Records provided:
===== src/rtl/seq_divider.sv =====
// Multi-cycle radix-2 restoring divider with valid/ready handshakes on both sides.
// Define SEQ_DIV_SIGNED_EN to add two's-complement operation selected by is_signed_i.
module seq_divider #(
    parameter int unsigned WIDTH = 32
) (
    input  logic             clk_i,
    input  logic             reset_i,
    input  logic             in_valid_i,
    output logic             in_ready_o,
    input  logic [WIDTH-1:0] dividend_i,
    input  logic [WIDTH-1:0] divisor_i,
    input  logic             is_signed_i,
    output logic             out_valid_o,
    input  logic             out_ready_i,
    output logic [WIDTH-1:0] quotient_o,
    output logic [WIDTH-1:0] remainder_o,
    output logic             div_by_zero_o
);

    localparam int unsigned CntW = $clog2(WIDTH + 1);

    typedef enum logic [1:0] {StIdle, StRun, StDone} state_e;

    state_e           state_q, state_d;
    logic [WIDTH-1:0] rem_q, rem_d, quo_q, quo_d, dvsr_q, dvsr_d;
    logic [CntW-1:0]  cnt_q, cnt_d;
    logic             dbz_q, dbz_d;

    logic [WIDTH:0]   rem_sh, diff;
    logic             no_borrow;
    logic [WIDTH-1:0] step_rem, step_quo, fix_rem, fix_quo, mag_a, mag_b;
    logic             accept;

    assign accept = (state_q == StIdle) && in_valid_i;

`ifdef SEQ_DIV_SIGNED_EN
    logic neg_q_q, neg_r_q, sign_a, sign_b;

    always_comb begin
        sign_a  = is_signed_i & dividend_i[WIDTH-1];
        sign_b  = is_signed_i & divisor_i[WIDTH-1];
        mag_a   = sign_a ? -dividend_i : dividend_i;
        mag_b   = sign_b ? -divisor_i : divisor_i;
        // Remainder follows the dividend's sign: truncation toward zero.
        fix_quo = neg_q_q ? -step_quo : step_quo;
        fix_rem = neg_r_q ? -step_rem : step_rem;
    end

    always_ff @(posedge clk_i) begin
        if (reset_i) begin
            neg_q_q <= 1'b0;
            neg_r_q <= 1'b0;
        end else if (accept) begin
            neg_q_q <= sign_a ^ sign_b;
            neg_r_q <= sign_a;
        end
    end
`else
    logic unused_is_signed;

    assign unused_is_signed = is_signed_i;
    assign mag_a            = dividend_i;
    assign mag_b            = divisor_i;
    assign fix_quo          = step_quo;
    assign fix_rem          = step_rem;
`endif

    // Invariant rem_q < dvsr_q keeps the trial difference within WIDTH+1 bits.
    always_comb begin
        rem_sh    = {rem_q, quo_q[WIDTH-1]};
        diff      = rem_sh - {1'b0, dvsr_q};
        no_borrow = ~diff[WIDTH];
        step_rem  = no_borrow ? diff[WIDTH-1:0] : rem_sh[WIDTH-1:0];
        step_quo  = {quo_q[WIDTH-2:0], no_borrow};
    end

    always_comb begin
        state_d = state_q;
        rem_d   = rem_q;
        quo_d   = quo_q;
        dvsr_d  = dvsr_q;
        cnt_d   = cnt_q;
        dbz_d   = dbz_q;
        unique case (state_q)
            StIdle: begin
                if (in_valid_i) begin
                    dvsr_d = mag_b;
                    if (divisor_i == '0) begin
                        quo_d   = '1;
                        rem_d   = dividend_i;
                        dbz_d   = 1'b1;
                        state_d = StDone;
                    end else begin
                        quo_d   = mag_a;
                        rem_d   = '0;
                        dbz_d   = 1'b0;
                        cnt_d   = CntW'(WIDTH);
                        state_d = StRun;
                    end
                end
            end
            StRun: begin
                cnt_d = cnt_q - CntW'(1);
                if (cnt_q == CntW'(1)) begin
                    quo_d   = fix_quo;
                    rem_d   = fix_rem;
                    state_d = StDone;
                end else begin
                    quo_d = step_quo;
                    rem_d = step_rem;
                end
            end
            StDone: begin
                if (out_ready_i) begin
                    state_d = StIdle;
                end
            end
            default: state_d = StIdle;
        endcase
    end

    always_ff @(posedge clk_i) begin
        if (reset_i) begin
            state_q <= StIdle;
            rem_q   <= '0;
            quo_q   <= '0;
            dvsr_q  <= '0;
            cnt_q   <= '0;
            dbz_q   <= 1'b0;
        end else begin
            state_q <= state_d;
            rem_q   <= rem_d;
            quo_q   <= quo_d;
            dvsr_q  <= dvsr_d;
            cnt_q   <= cnt_d;
            dbz_q   <= dbz_d;
        end
    end

    assign in_ready_o    = (state_q == StIdle);
    assign out_valid_o   = (state_q == StDone);
    assign quotient_o    = quo_q;
    assign remainder_o   = rem_q;
    assign div_by_zero_o = dbz_q;

endmodule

Exercise: All lines in the data above from the one with "localparam int unsigned" through the one with "assign accept = (state_q" must be repeated exactly, and no others.

Result of the task:
    localparam int unsigned CntW = $clog2(WIDTH + 1);

    typedef enum logic [1:0] {StIdle, StRun, StDone} state_e;

    state_e           state_q, state_d;
    logic [WIDTH-1:0] rem_q, rem_d, quo_q, quo_d, dvsr_q, dvsr_d;
    logic [CntW-1:0]  cnt_q, cnt_d;
    logic             dbz_q, dbz_d;

    logic [WIDTH:0]   rem_sh, diff;
    logic             no_borrow;
    logic [WIDTH-1:0] step_rem, step_quo, fix_rem, fix_quo, mag_a, mag_b;
    logic             accept;

    assign accept = (state_q == StIdle) && in_valid_i;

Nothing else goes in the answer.